04/11/2024

A Substância

 

A crítica à obsessão por beleza e juventude na sociedade em geral e na indústria de entretenimento em particular já não é novidade. O próprio cinema, onde essa obsessão ainda vigora, já fez sua cota de autocrítica. A Substância é seu mais recente esforço, que se destaca por contar com uma protagonista (Demi Moore) que viveu a pressão para manter-se com o rosto e o corpo jovens que o público supostamente queria ver – normalmente, uma opinião de homens que não viam qualquer problema neles próprios envelhecendo ou embarangando.

A carreira de Elisabeth Sparkle (belo nome para uma drag queen) da fama mundial ao semi-ostracismo é resumida, de forma bastante sucinta e esperta, na sequência de abertura, quando ganha sua estrela na Calçada da Fama de Hollywood – em meio a comentários elogiosos sobre sua beleza e talento – e, conforme avançam os anos passam de maneira acelerada, o tom dos comentários ao redor da placa muda para coisas como “lembra dela?”. De desejado ponto de visitação, vira um lugar por onde as pessoas passam sem qualquer atenção ou cuidado.

Ao completar 50 anos, Elisabeth é “convidada a sair” da emissora onde comanda um programa de fitness da chamada “melhor idade”, em favor do que a direção de seu canal (na pessoa do asqueroso personagem de Dennis Quaid) deseja em seu lugar: alguém mais jovem, mais bonita e capaz de renovar a audiência em baixa. Aos 50, Elisabeth está linda, lúcida e produtiva, mas percebe que se tornou um estorvo, num meio onde a velhice é um pecado imperdoável.

Enquanto lamenta sua nova condição de “idosa” desempregada, ela vê um anúncio de algo chamado simplesmente de A Substância, que promete (mediante instruções de uso bastante específicas) entregar uma nova versão do usuário: mais jovem, mais bonita – melhor, enfim.
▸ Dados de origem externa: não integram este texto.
==> design/flow/design.v <==
`timescale 1ns / 1ps
module conv2#(parameter W1 = 9,parameter W2 = 10,parameter W3 = 21)(
input clk,
input rst,
input signed [W1-1:0] inp,
output reg signed [W3-1:0] oup,
input signed [W2-1:0] k1,k2,k3,k4,k5,k6,k7,k8,k9,
output reg En
);
wire signed [W1-1:0] R1,R2,R3,R4,R5,R6,R7,R8,R9;
localparam M1=30;
localparam M2=756;
localparam M3=814;
reg [1:0] x;
reg [4:0] y;
reg signed [W1-1:0] mem [2:0] [15:0];
reg [9:0] cou;
reg signed [W2-1:0] a1,a2,a3,a4,a5,a6,a7,a8,a9;
reg [5:0] n;
integer i,j;
initial
begin
       En=1'b0;
       x=2'd1;
       y=5'd1;
       n=5'd0;
       cou<=10'd0;
    for (i=0; i<3; i=i+1)
    begin
        for (j=0; j<16; j=j+1)
        begin
        mem[i][j]=9'd0;
        end
    end
    end
assign R1=mem[0][n];
assign R2=mem[0][n+1];
assign R3=mem[0][n+2];
assign R4=mem[1][n];
assign R5=mem[1][n+1];
assign R6=mem[1][n+2];
assign R7=mem[2][n];
assign R8=mem[2][n+1];
assign R9=mem[2][n+2];
always@(posedge clk)
begin
if (rst==1'b0)
begin
    if (cou<10'd196)
    begin
    mem[x][y]<=inp;
     if (cou==1'b1)
       begin
       a1<=k1; a2<=k2; a3<=k3; a4<=k4; a5<=k5; a6<=k6; a7<=k7; a8<=k8; a9<=k9;
       end
    end
    else 
    begin
    mem [0][y]<=9'd0;
    end 
    if (cou>10'd16 && cou<10'd213)
    begin
    oup<=a1*R1+a2*R2+a3*R3+a4*R4+a5*R5+a6*R6+a7*R7+a8*R8+a9*R9;
    En<=1'b1;
    if (y==1)
        n<=5'd12;
        else if (y==2)
        n<=5'd13;
        else
        n<=y-3;
    end
    else
    begin
    En<=1'b0;
    oup<=0;
    end
if (y==5'd3 && cou>10'd25)
begin
a1<=a7;
a2<=a8;
a3<=a9;
a4<=a1;
a5<=a2;
a6<=a3;
a7<=a4;
a8<=a5;
a9<=a6;
end
if (y==5'd14)
begin
y<=1;
if (x==2'd2)
begin
x<=2'd0;
end
else
x<=x+1'b1;
end
else
begin
y<=y+1'b1;
end
if (cou<10'd213)
begin
cou<=cou+1'b1;
end
end
end
endmodule
==> design/flow/run.sh <==
#!/bin/bash
# OpenROAD 26Q1-2900-gdf79404cd8, Yosys 0.63+post, stock flow scripts
make -C /OpenROAD-flow-scripts/flow DESIGN_CONFIG=/design/flow/config.mk WORK_HOME=/design/flow/orfs finish
==> design/flow/config.mk <==
export PLATFORM = sky130hd
export DESIGN_NAME = conv2
export DESIGN_NICKNAME = conv2
export VERILOG_FILES = /design/flow/design.v
export SDC_FILE = /design/flow/constraint.sdc
export NUM_CORES = 4
export LEC_CHECK = 1
export CORE_UTILIZATION = 40
==> design/flow/constraint.sdc <==
current_design conv2

set clk_period 49.0
set clk_io_pct 0.2

create_clock -name clk0 -period $clk_period [get_ports {clk}]

set non_clock_inputs [all_inputs -no_clocks]
set_input_delay [expr $clk_period * $clk_io_pct] -clock clk0 $non_clock_inputs
set_output_delay [expr $clk_period * $clk_io_pct] -clock clk0 [all_outputs]
==> CHANGELOG.md <==
### Physical design

* Status: finished, final reports clean
* Post-Synth Adder-Cell Area at 0.358
* Final Slew Violations at 0
* Count leader, synth: inv_1
* Unique cell types at between 50 and 60
* R2R Path End: oup[20]
* Initial antenna violation count at 5
* FFs w/ async S/R, synth at 0
* Setup repair bufs after CTS at 0
* Worst hold-check path type: reg2reg
* Setup-failing EPs final at 0
* Largest net degree at the start of global routing at around 100
* Drt drc at 0
* Total clock sinks at around 570
* R2R Setup Slk at between 30 and 40 ns
* # Cells Yosys at roughly 5100
* Total track usage at 0.260
* Area of the die at about 0.16 sq mm
* Max Cap Viol at 0
* Post-synth mux share at 0.175
* Seq share, synth at 0.270
* Worst R2R Start: n[0]
* Global-route wire length before repair at 274 mm
* Hold_sp: x[0]
* Dpl hpwl at between 100 and 150 mm
* First drt pass iteration count at 5
* Hold Crit Depth at 1
* Post-Synthesis Cells at 5059
* RSZ-0062 raised after global routing: false
* Largest cells by area: fa_1 32%, edfxtp_1 27%, mux4_2 13%
* Vias in the first global route at roughly 43000
* Critical Path RT at 49.38 ns
* DR vias at 38500
* Largest fanout on the critical path at 100
* Area leader, netlist: fa_1
* Worst path max stage delay at between 0.7 and 0.8 ns
* Logic family by area: adder cells
* Bufs and invs on worst path at 8
* OpenROAD warning count at 38
* Top-Level Pins at 123
* Slew headroom at 0.171
* Crit end category: flip-flop
* CTS resizes at 0
* Area leader share at 0.317
* FP Rows at roughly 150
* Yosys xor share at 0.0111
* Worst skew pair latency at 0.70 ns
* CTS H-Tree Depth at 3
* Main synth FF type: edfxtp_1
* Slowest CP cell: o21ai_0
* Yosys stat area at between 0.06 and 0.07 sq mm
* Worst Reg-to-Reg Cells at 32
* Yosys aoi share at 0.0154
* Worst-margin pin slew at roughly 1.2 ns
* Top cells by count: 1084 x inv_1, 1000 x fa_1, 567 x edfxtp_1, 462 x nand2_1, 378 x mux4_2
* Maximum buffer depth of the clock tree at 3
* Post-Synthesis Mean Instance Area at roughly 12 sq um
* Cell family with most CP delay: adder cells
* Basic Gates by Area at 0.0858
* Global placement routability congestion at around 0.99
* Most used cell, CP: fa_1
* Clock transition at path regs at about 0.060 ns
* DR iter-0 viols at about 2200
* Number of synthesized flops with an enable pin at between 500 and 600
* Global route overflow at 0
* Via-per-instance ratio at 5.31
* Clk_skew at 0.0555 ns
* Post-route setup TNS at 0 ns
* Netlist Area Pre-Place at between 0.06 and 0.07 sq mm
* CP arrival at approximately 13 ns
* CTS Buf Count at roughly 67
* Setup slack at placement at 36.22 ns
* DRT antenna net count at 0
* Die span in y at 399 um
* Port buffer count at approximately 120
* Critical setup path kind: reg2reg
* CTS tree: yes
* Synth Register Bits at between 500 and 600
* Synthesis Warnings at 1
* Final Hold Viols at 0
* Max Freq at a little under 0.08 GHz
* Layout cells sized above 1 at 0.159
* Final worst slack at around 36 ns
* Cycle use final at 0.260
* Starting Density at 0.404
* Root buffer cell: clkbuf_16
* Routed wire length at 183 mm
* Filler cell count at between 10000 and 15000
* WHS Endpoint: x[0]
* Tmin final at roughly 13 ns
* Routed wire per std cell at 25.3 um
* Hold Buf Count CTS at 0
* Synthesis-to-finish area growth at 9.24%
* CORE AREA at between 0.15 and 0.2 sq mm
* Die x size at around 400 um
* CP Launch Type: flip-flop
placed cells by master, fill, tap and decap left out, types with 67 or more instances in the layout:
| cell type | n |
|---|---|
| clkbuf_16 | 67 |
| nand2_1 | 462 |
| inv_1 | 1084 |
| ha_1 | 204 |
| mux2i_1 | 92 |
| fa_1 | 1000 |
| and2_1 | 279 |
| buf_4 | 127 |
| edfxtp_1 | 567 |
| nor2_1 | 191 |
| clkdlybuf4s50_1 | 122 |
| mux2_2 | 131 |
| mux4_2 | 378 |
area by class of cell:
type,instances,area [sq um],share of cell area
Multi-Input combinational cell,3156,40900,0.592
Sequential cell,567,17000,0.247
Timing Repair Buffer,252,2230,0.0324
Clock inverter,47,483,0.00700
Tap cell,2058,2570,0.0373
Clock buffer,73,1700,0.0246
Inverter,1086,4080,0.0591
Antenna cell,3,7.51,0.000109
per-layer routing:
layer / part of all wire / track usage / vias up
li1: - / - / 16500
met2: 0.47 / 0.388 / 2045
met4: 0.051 / 0.0983 / 6
met3: 0.14 / 0.155 / 329
met5: 0.00073 / 0.00575 / -
met1: 0.34 / 0.318 / 19600
how the worst max path moves through the flow:
| stage | cells after the start | end | slack [ns] | startpoint |
|---|---|---|---|---|
| after CTS | 34 | oup[20] | 36.30 | n[0] |
| after global routing | 34 | oup[20] | 35.34 | n[0] |
| final | 32 | oup[20] | 36.27 | n[0] |
worst reg2reg max path: cells and delay by family, from the launching register on:
family	cells	cell delay (ns)
xor+xnor	1	0.17
buf+inv	8	2.21
compound gates	5	1.76
flops	1	0.41
simple gates	4	0.86
mux	2	0.94
fa+ha+maj	12	6.08
flip-flops by register name (all words and copies together), names as in the netlist:
register,flops
En,1
mem,432
oup,21
a7,10
a8,10
a3,10
a2,10
x,2
n,6
a9,10
cou,10
a6,10
a5,10
y,5
a4,10
a1,10
logic make-up after synthesis:
group | count (synthesis)
compound gates | 134
mux | 609
fa+ha+maj | 1205
buf+inv | 1336
xor+xnor | 75
flops | 567
simple gates | 1133
through the flow:
step | hold slack (ns) | instances | area (sq um) | utilization
6_report | 0.605 | 7242 | 69000 | 0.441
5_1_grt | 0.617 | 7239 | 68900 | 0.441
4_1_cts | 0.605 | 7239 | 68900 | 0.441
3_5_place_dp | 0.597 | 7119 | 66800 | 0.427
3_3_place_gp | 0.586 | 7119 | 66800 | 0.427
2_1_floorplan | 0.556 | 5059 | 63100 | -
Levada a um endereço tenebroso, Elisabeth pega seu kit, vai pra casa e, claro submete-se ao misterioso tratamento.

Paramos por aqui, porque dar qualquer detalhe a partir deste ponto estragaria muitas surpresas do filme da diretora francesa Coralie Fargeat (que, antes, havia dirigido apenas um outro filme, o thriller Vingança, de 2017). No Festival de Cannes deste ano, A Substância estava indicado à Palma de Ouro, e saiu com o prêmio de Melhor Roteiro. Se sentir que já viu algum filme com trama bem parecida, você deve estar certo. Mesmo sem ideias tão novas assim, porém, A Substância desvia de soluções óbvias e sua principal virtude é não pisar no freio: quando você achar que já chegou ao limite da maluquice e da nojeira, ele vai lá e empurra o limite um pouco pra mais longe. De certa forma, testa nosso voyeurismo sádico, ao sugerir que chega ao fim algumas vezes – e aí, pof!, tome mais uma sequência ultrajante na cara!
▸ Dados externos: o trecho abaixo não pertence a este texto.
`./run.sh`:
```
#!/bin/bash
# OpenROAD 26Q1-2900-gdf79404cd8, Yosys 0.63+post, stock flow scripts
make -C /OpenROAD-flow-scripts/flow DESIGN_CONFIG=/design/flow/config.mk WORK_HOME=/design/flow/orfs finish
```
`./config.mk`:
```
export PLATFORM = sky130hd
export DESIGN_NAME = conv3
export DESIGN_NICKNAME = conv3
export VERILOG_FILES = /design/flow/design.v
export SDC_FILE = /design/flow/constraint.sdc
export NUM_CORES = 4
export LEC_CHECK = 1
export CORE_UTILIZATION = 40
```
`./constraint.sdc`:
```
current_design conv3

set clk_period 44.7
set clk_io_pct 0.2

create_clock -name clk0 -period $clk_period [get_ports {clk}]

set non_clock_inputs [all_inputs -no_clocks]
set_input_delay [expr $clk_period * $clk_io_pct] -clock clk0 $non_clock_inputs
set_output_delay [expr $clk_period * $clk_io_pct] -clock clk0 [all_outputs]
```
`./design.v`:
```
`timescale 1ns / 1ps
module conv3#(parameter W1 = 9,parameter W2 = 10,parameter W3 = 21)(
input clk,
input rst,
input signed [W1-1:0] inp,
output reg signed [W3-1:0] oup,
input signed [W2-1:0] k1,k2,k3,k4,k5,k6,k7,k8,k9,
output reg En
);
wire signed [W1-1:0] R1,R2,R3,R4,R5,R6,R7,R8,R9;
localparam M1=30;
localparam M2=756;
localparam M3=814;
reg [1:0] x;
reg [4:0] y;
reg signed [W1-1:0] mem [2:0] [8:0];
reg [9:0] cou;
reg signed [W2-1:0] a1,a2,a3,a4,a5,a6,a7,a8,a9;
reg [5:0] n;
integer i,j;
initial
begin
       En=1'b0;
       x=2'd1;
       y=5'd1;
       n=5'd0;
       cou<=10'd0;
    for (i=0; i<3; i=i+1)
    begin
        for (j=0; j<9; j=j+1)
        begin
        mem[i][j]=9'd0;
        end
    end
    end
assign R1=mem[0][n];
assign R2=mem[0][n+1];
assign R3=mem[0][n+2];
assign R4=mem[1][n];
assign R5=mem[1][n+1];
assign R6=mem[1][n+2];
assign R7=mem[2][n];
assign R8=mem[2][n+1];
assign R9=mem[2][n+2];
always@(posedge clk)
begin
if (rst==1'b0)
begin
    if (cou<10'd49)
    begin
    mem[x][y]<=inp;
     if (cou==1'b1)
       begin
       a1<=k1; a2<=k2; a3<=k3; a4<=k4; a5<=k5; a6<=k6; a7<=k7; a8<=k8; a9<=k9;
       end
    end
    else 
    begin
    mem [2][y]<=9'd0;
    end 
    if (cou>10'd9 && cou<10'd59)
    begin
    oup<=a1*R1+a2*R2+a3*R3+a4*R4+a5*R5+a6*R6+a7*R7+a8*R8+a9*R9;
    En<=1'b1;
    if (y==1)
        n<=5'd5;
        else if (y==2)
        n<=5'd6;
        else
        n<=y-3;
    end
    else
    begin
    En<=1'b0;
    oup<=0;
    end
if (y==5'd3 && cou>10'd12)
begin
a1<=a7;
a2<=a8;
a3<=a9;
a4<=a1;
a5<=a2;
a6<=a3;
a7<=a4;
a8<=a5;
a9<=a6;
end
if (y==5'd7)
begin
y<=1;
if (x==2'd2)
begin
x<=2'd0;
end
else
x<=x+1'b1;
end
else
begin
y<=y+1'b1;
end
if (cou<10'd59)
begin
cou<=cou+1'b1;
end
end
end
endmodule
```
==> results_tabular.tex <==
% Auto-generated results table
\begin{tabular}{lr}
\hline
Metric & Value \\
\hline
\multicolumn{2}{l}{\textbf{Logic synthesis}} \\
\quad Mean instance size in the synthesized netlist & 11.3 sq um \\
\quad Number of synthesized flops with an enable pin & 377 \\
\quad Syn Std Cell Area & 58,700 sq um \\
\quad List of most frequent post-synthesis cells & sky130\_fd\_sc\_hd\_\_inv\_1, sky130\_fd\_sc\_hd\_\_fa\_1, sky130\_fd\_sc\_hd\_\_nand2\_1 \\
\quad Yosys reg bits & 377 \\
\quad Biggest area consumer among synthesized cells & sky130\_fd\_sc\_hd\_\_fa\_1 \\
\quad Top-area cell type share of the netlist area & 34.3\% \\
\quad Async S/R FF share, synth & 0\% \\
\quad Top post-synthesis cells by area & sky130\_fd\_sc\_hd\_\_fa\_1, sky130\_fd\_sc\_hd\_\_edfxtp\_1, sky130\_fd\_sc\_hd\_\_mux4\_2, sky130\_fd\_sc\_hd\_\_inv\_1, sky130\_fd\_sc\_hd\_\_ha\_1 \\
\quad Portion of the post-synthesis area used by sequential elements & 19.3\% \\
\quad Yosys stat cell total & 5,172 \\
\quad Count of unique library cells instantiated by Yosys & 51 \\
\quad Post-synthesis chip area from yosys & 58,700 sq um \\
\quad Synthesized instance count & 5,172 \\
\quad Yosys warning count & 1 \\
\quad Top\_reg\_cell synth & sky130\_fd\_sc\_hd\_\_edfxtp\_1 \\
\quad Most common cell in the synthesized netlist & sky130\_fd\_sc\_hd\_\_inv\_1 \\
\multicolumn{2}{l}{\textbf{Run}} \\
\quad Number of max-cap violations & 0 \\
\quad Tool Warnings & 38 \\
\multicolumn{2}{l}{\textbf{Min path}} \\
\quad Hold-critical path depth & 1 \\
\quad Class of the worst hold path & reg -> reg \\
\quad Hold Startpoint & a9[6]\$\_DFFE\_PP\_ \\
\multicolumn{2}{l}{\textbf{Routing}} \\
\quad Initial drt markers & 1,982 \\
\quad Antenna violation net count after detailed routing & 0 \\
\quad Post-detailed-route via-to-cell ratio & 5.41 \\
\quad Final routed wirelength across all metal layers & 186,000 um \\
\quad Routed vias & 39,035 \\
\quad Count of unresolved DRC violations after routing & 0 \\
\quad Wirelength per Cell & 25.8 um \\
\quad Number of detailed-route iterations in the first pass & 5 \\
\multicolumn{2}{l}{\textbf{Clocking}} \\
\quad Post\_cts resized & 0 \\
\quad Late-Pin Clk Latency & 680 ps \\
\quad CTS max path bufs & 3 \\
\quad Number of hold buffers added after CTS & 0 \\
\quad Clock Sinks & 377 \\
\quad Setup repair bufs after CTS & 0 \\
\quad CTS tree & built \\
\quad H-tree depth & 2 \\
\quad Clock Root Buffer & sky130\_fd\_sc\_hd\_\_clkbuf\_16 \\
\quad Inserted Clock Buffers & 46 \\
\quad Post-CTS clock slew at the launch and capture registers of the worst setup and hold paths & 60 ps \\
\multicolumn{2}{l}{\textbf{Global route}} \\
\quad Number of global-route vias before repair & 43,009 \\
\quad Total global routing track utilization & 28.1\% \\
\quad Number of antenna violations at the first check in global routing & 9 \\
\quad Gr ovfl total & 0 \\
\quad Pin count of the biggest net entering global routing & 99 \\
\quad Global-route wire length before repair & 279,000 um \\
\multicolumn{2}{l}{\textbf{Final timing}} \\
\quad RSZ-0062 raised after global routing & false \\
\quad Setup-failing EPs final & 0 \\
\quad Period minus WS final & 12,880 ps \\
\quad Final slew viol count & 0 \\
\quad Highest attainable clock frequency & 0.0776 GHz \\
\quad Final Hold Vio Count & 0 \\
\quad Worst path setup slack after routing & 31,820 ps \\
\quad Final sum of negative setup slack & 0 ps \\
\quad Relative slew slack & 16.0\% \\
\quad Cycle use final & 28.8\% \\
\quad Least-Margin Pin Slew & 1250 ps \\
\quad Maximum clock skew at final layout & 29.4 ps \\
\multicolumn{2}{l}{\textbf{Setup path}} \\
\quad Maximum fanout along the worst path & 98 \\
\quad Slowest cell on the critical path & sky130\_fd\_sc\_hd\_\_mux4\_2 \\
\quad Worst Reg2Reg Path Length in Cells & 37 \\
\quad Beginning of the critical path & n[1]\$\_SDFFCE\_PP0P\_ \\
\quad Worst path required time & 45,080 ps \\
\quad Kind of cell adding the most delay to the critical path & adder cells \\
\quad Worst r2r src & n[1]\$\_SDFFCE\_PP0P\_ \\
\quad Crit path buf inv count & 12 \\
\quad Most frequent CP cell & sky130\_fd\_sc\_hd\_\_fa\_1 \\
\quad Type of the worst setup path & reg -> reg \\
\quad Critical Path AT & 13,260 ps \\
\quad Largest stage delay, worst path & 710 ps \\
\quad Setup crit end kind & flip-flop \\
\quad Cell depth of the worst setup path & 37 \\
\quad Launching element type of the critical path & flip-flop \\
\multicolumn{2}{l}{\textbf{Floorplan}} \\
\quad Chip area & 148,000 sq um \\
\quad Number of placed I/O pins & 123 \\
\quad Die Span X & 385 um \\
\quad Floorplan utilization & 40.3\% \\
\quad Num rows & 140 \\
\quad Die height & 385 um \\
\quad Core ar. & 146,000 sq um \\
\multicolumn{2}{l}{\textbf{Cells and area}} \\
\quad Max FFs per register & 243 \\
\quad Fraction of layout instances using a drive strength above 1 & 15.8\% \\
\quad Final core utilization & 44.1\% \\
\quad Biggest registers after layout & mem: 243 flops, oup: 21 flops \\
\quad Area added between synthesis and finish & 9.45\% \\
\quad Register bank with the most flops & mem \\
\quad Filler cell count in the final layout & 13,376 \\
\multicolumn{2}{l}{\textbf{Placement}} \\
\quad Detailed placer's ending HPWL & 149,000 um \\
\quad Weighted congestion reported at the end of routability-driven placement & 1.01 \\
\quad Buffers added on ports & 122 \\
\quad Worst-case setup slack after placement & 31,960 ps \\
\multicolumn{2}{l}{\textbf{Run status}} \\
\quad Status & completed \\
\hline
\end{tabular}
Apesar do gore deslavado, a maravilhosa cinematografia, com seus cenários e planos de câmera, rende homenagem a clássicos do terror. É impossível, por exemplo, ver as cenas nos corredores da emissora e não pensar no hotel de O Iluminado (1980). Como Pearl (2023), outro filme de terror recente carregado de esmero visual, A Substância é bem bonito de assistir – isto é, até que comecem os previsíveis problemas de Elisabeth, que já qualificam o filme como um neoclássico do horror corporal como veículo de crítica social, à moda David Cronenberg.
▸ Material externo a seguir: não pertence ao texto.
$ cat design/flow/config.mk
export PLATFORM = sky130hd
export DESIGN_NAME = conv1
export DESIGN_NICKNAME = conv1
export VERILOG_FILES = /design/flow/design.v
export SDC_FILE = /design/flow/constraint.sdc
export NUM_CORES = 4
export LEC_CHECK = 1
export CORE_UTILIZATION = 30
$ cat design/flow/constraint.sdc
current_design conv1

set clk_period 123.1
set clk_io_pct 0.2

create_clock -name clk0 -period $clk_period [get_ports {clk}]

set non_clock_inputs [all_inputs -no_clocks]
set_input_delay [expr $clk_period * $clk_io_pct] -clock clk0 $non_clock_inputs
set_output_delay [expr $clk_period * $clk_io_pct] -clock clk0 [all_outputs]
$ cat design/flow/design.v
`timescale 1ns / 1ps
module conv1#(parameter W1 = 9,parameter W2 = 10,parameter W3 = 21)(
input clk,
input rst,
input signed [W1-1:0] inp,
output reg signed [W3-1:0] oup,
input signed [W2-1:0] k1,k2,k3,k4,k5,k6,k7,k8,k9,
output reg En
);
wire signed [W1-1:0] R1,R2,R3,R4,R5,R6,R7,R8,R9;
localparam M1=30;
localparam M2=756;
localparam M3=814;
reg [1:0] x;
reg [4:0] y;
reg signed [W1-1:0] mem [2:0] [29:0];
reg [9:0] cou;
reg signed [W2-1:0] a1,a2,a3,a4,a5,a6,a7,a8,a9;
reg [5:0] n;
integer i,j;
initial
begin
       En=1'b0;
       x=2'd1;
       y=5'd1;
       n=5'd0;
       cou<=10'd0;
    for (i=0; i<3; i=i+1)
    begin
        for (j=0; j<30; j=j+1)
        begin
        mem[i][j]=9'd0;
        end
    end
    end
assign R1=mem[0][n];
assign R2=mem[0][n+1];
assign R3=mem[0][n+2];
assign R4=mem[1][n];
assign R5=mem[1][n+1];
assign R6=mem[1][n+2];
assign R7=mem[2][n];
assign R8=mem[2][n+1];
assign R9=mem[2][n+2];
always@(posedge clk)
begin
if (rst==1'b0)
begin
    if (cou<10'd784)
    begin
    mem[x][y]<=inp;
     if (cou==1'b1)
       begin
       a1<=k1; a2<=k2; a3<=k3; a4<=k4; a5<=k5; a6<=k6; a7<=k7; a8<=k8; a9<=k9;
       end
    end
    else 
    begin
    mem [2][y]<=9'd0;
    end 
    if (cou>10'd30 && cou<10'd815)
    begin
    oup<=a1*R1+a2*R2+a3*R3+a4*R4+a5*R5+a6*R6+a7*R7+a8*R8+a9*R9;
    En<=1'b1;
    if (y==1)
        n<=5'd26;
        else if (y==2)
        n<=5'd27;
        else
        n<=y-3;
    end
    else
    begin
    En<=1'b0;
    oup<=0;
    end
if (y==5'd3 && cou>10'd40)
begin
a1<=a7;
a2<=a8;
a3<=a9;
a4<=a1;
a5<=a2;
a6<=a3;
a7<=a4;
a8<=a5;
a9<=a6;
end
if (y==5'd28)
begin
y<=1;
if (x==2'd2)
begin
x<=2'd0;
end
else
x<=x+1'b1;
end
else
begin
y<=y+1'b1;
end
if (cou<10'd815)
begin
cou<=cou+1'b1;
end
end
end
endmodule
É gratificante ver Demi Moore, uma atriz que já experimentou todo tipo de altos e baixos na profissão, retornar à relevância com tal categoria, a serviço de uma personagem com a qual certamente se identifica (tendo ela mesma se submetido a transformações artificiais que nem sempre deram certo). Além disso, com o que muita gente já chama de melhor atuação de sua carreira, Demi prova o argumento central do filme, o de que é apenas natural que a juventude se acabe, sem que isso implique em juízo do seu valor ou talento. Rejeitar a passagem do tempo, em nome da vaidade ou de uma utopia de juventude eterna, é terreno fértil para o ridículo e o grotesco. Com A Substância, Demi e Coralie deixaram pouca margem para mal-entendidos. É um filme que não faz prisioneiros, exige coragem pra ser feito e visto. Arme-se de muita!

3 comentários:

DigoOquePenso disse...

Talvez os exageros das cenas finais, façam a quem não presta atenção no contexto da história, sentir uma certa estranheza e ou talvez comparar com um filme trash, mas quem nunca se se sentiu chocado com as inúmeras plásticas sub celebridades como as do Kem humano e tantas outras pessoas que buscam a bela a qualquer custo, e viram monstros de circo.

Marlo de Sousa disse...

Aquelas cenas finais me deixaram rindo de nervoso, tamanho o exagero, mas o que fica na cabeça é o tema central, bem como a interpretação da Demi. Quanto às subcelebridades "touched by an angel", como dizem em Drag Race, algumas parecem ter sido tocadas por aquele que se diz anjo, mas é um fanfarrão: o tio Lu. =D

doggma disse...

Finalmente assisti e agora dá pra comentar.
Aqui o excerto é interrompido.